There was no such levity in poorer homes where money for food, clothing and medicines came in pitifully small amounts from men serving their country. Many women became wards of their communities, with public funds being raised each year for their support. North Hampton records show that on April 1, 1776, voters agreed in town meeting to take care of Widow Abigail Marston and her four children. At an Exeter town meeting on January 19, 1778, it was voted that "the selectmen be a committee to supply such families of the non-commissioned officers and private soldiers belonging to this town as now are or shall be engaged in the continental service, with such necessaries of life as their circumstances require." Similar assistance was given to families of those who had died in the war.

Town governments were not always so charitable. Spinster Sarah Rawlings, who had no visible means of support and no legal residence in North Hampton, had been forcibly returned in 1774 to Greenland, her former home. Judge Patten noted on November 1, 1775, "I spent the day in framing a complaint for the Selectmen to the Committee of Safety for Mrs. Heppers casting her Daughter Hannahs child on the town and a warrant to the Constable to seize her goods to maintain the child and going with the Constable & Selectmen to seize the goods."

In farming communities, private purses and public funds were drained by heavy taxes to support the war effort and by inflationary prices. During the siege of Boston, a soldier wrote to his wife, "Gat 2 or 3 Bushel of Salt as quick as you can for it will Bee Dear." Salt, so essential for preserving meats, rose during the war from 30 cents a bushel to almost 30 dollars. When Mary Bartlett complained to her husband that prices were "extravagant," he advised, "Lay in a good stock of wood, buy hay or corn. Will be cheaper now than next year." Then he warned her to save seed corn for the next year's planting.

Women with special skills fared better than most. The demand for cloth for uniforms set many to work at their looms and wheels. A woman could spin from two to five skeins (about 120 yards apiece) of wool or linen in a day and receive five or six pence a skein. Martha Harris of Salem supported herself during the absence of her husband by weaving cloth to sell. Mary Thomson of Durham and her household made enough clothing to outfit an entire company in the Army.

A widow was lucky if she had a chance to remarry, Otherwise she faced the prospect of living on welfare unless she was skilled enough to work as seamstress or nurse. The income was minimal in either case. "Mrs. Deely came," wrote Judge Patten on July 24, 178Z, "made 2 dresses for Betsey & Polly and fitted a pair of stays." Mrs. Deely worked three days and was paid half a dollar, less a few shillings which Mrs. Patten promised to pay when she had more cash on hand.

Some women showed unusual competence in managing their husbands' affairs. In Londonderry Molly Reid, mother of five children, took entire charge of the farm during the eight years her husband, Gen. George Reid, was in the Continental Army. She learned everything she could about crops and stock, asking and getting advice in the letters she exchanged with Gen. Reid. She was highly praised by Gen. John Stark who once said, "If there is one woman in New Hampshire fit for governor, 'tis Molly Reid."

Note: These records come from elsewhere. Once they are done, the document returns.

==> config.mk <==
export PLATFORM = sky130hd
export DESIGN_NAME = fifo_wr_arbiter
export DESIGN_NICKNAME = d
export VERILOG_FILES = /design/src/rtl/fifo_wr_arbiter_pkg.sv /design/src/rtl/fifo_wr_arbiter_rr_pick.sv /design/src/rtl/fifo_wr_arbiter.sv
export SDC_FILE = /design/constraint.sdc
export NUM_CORES = 1
export LEC_CHECK = 0
export ABC_AREA = 1
export BUFFER_PORTS_ARGS = -buffer_cell sky130_fd_sc_hd__buf_2
export CAP_MARGIN = 40
export CORE_MARGIN = 2
export CORE_UTILIZATION = 45
export DETAILED_ROUTE_END_ITERATION = 8
export MAX_ROUTING_LAYER = met4
export PLACE_DENSITY_LB_ADDON = 0.12
export SKIP_CTS_REPAIR_TIMING = 1
export SLEW_MARGIN = 20
export SYNTH_ARGS = -nofsm -noshare
export SYNTH_HDL_FRONTEND = slang
export SYNTH_SLANG_ARGS = --single-unit
==> constraint.sdc <==
create_clock -name w_clk -period 3.3 [get_ports w_clk]
set_input_delay 0.165 -clock w_clk [delete_from_list [all_inputs] [get_ports w_clk]]
set_output_delay 0.165 -clock w_clk [all_outputs]
set_load 0.02 [all_outputs]
==> src/rtl/fifo_wr_arbiter_pkg.sv <==
// ---------------------------------------------------------------------------
// fifo_arb_pkg
//   Shared types and constants for the FIFO write-port arbiter.
//   - arb_state_t : arbiter FSM states (IDLE, OWN)
//   - id_width()  : width of a requester index, never less than 1
//   - DEF_*       : default parameter values for the arbiter
// ---------------------------------------------------------------------------
package fifo_arb_pkg;

    typedef enum logic {
        IDLE = 1'b0,
        OWN  = 1'b1
    } arb_state_t;

    localparam int DEF_N_REQ      = 4;
    localparam int DEF_DATA_WIDTH = 8;
    localparam int DEF_MAX_BURST  = 4;

    function automatic int id_width(input int n);
        return (n > 1) ? $clog2(n) : 1;
    endfunction

endpackage : fifo_arb_pkg

==> src/rtl/fifo_wr_arbiter_rr_pick.sv <==
// ---------------------------------------------------------------------------
// rr_pick
//   Combinational rotating find-first. Scans req starting at rr_ptr and
//   walking upward, wrapping from N_REQ-1 back to 0; reports the first set
//   bit found.
//   Ports:
//     req    in  N_REQ  request vector
//     rr_ptr in  ID_W   index with highest priority this scan
//     valid  out 1      at least one request set
//     index  out ID_W   winning requester index (0 when !valid)
// ---------------------------------------------------------------------------
module rr_pick
    import fifo_arb_pkg::*;
#(
    parameter int N_REQ = DEF_N_REQ,
    parameter int ID_W  = id_width(DEF_N_REQ)
) (
    input  logic [N_REQ-1:0] req,
    input  logic [ID_W-1:0]  rr_ptr,
    output logic             valid,
    output logic [ID_W-1:0]  index
);

    always_comb begin
        int             pos;
        logic [ID_W-1:0] cand;
        valid = 1'b0;
        index = '0;
        pos   = 0;
        cand  = '0;
        for (int i = 0; i < N_REQ; i++) begin
            pos = int'(rr_ptr) + i;
            if (pos >= N_REQ) begin
                pos = pos - N_REQ;
            end
            cand = ID_W'(pos);
            if (!valid && req[cand]) begin
                valid = 1'b1;
                index = cand;
            end
        end
    end

endmodule : rr_pick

Abigail Reed of Fitzwilliam successfully took over the handling of family finances when her husband returned home from the war with his eyesight gone. Since the youngest of her nine children was nine years old when the Revolution began, she could depend on their help in running the household. Molly Stark managed her large family in Derryfield with the help of servants and her older children, but had to let the sawmill John Stark had established in 1760 lie idle.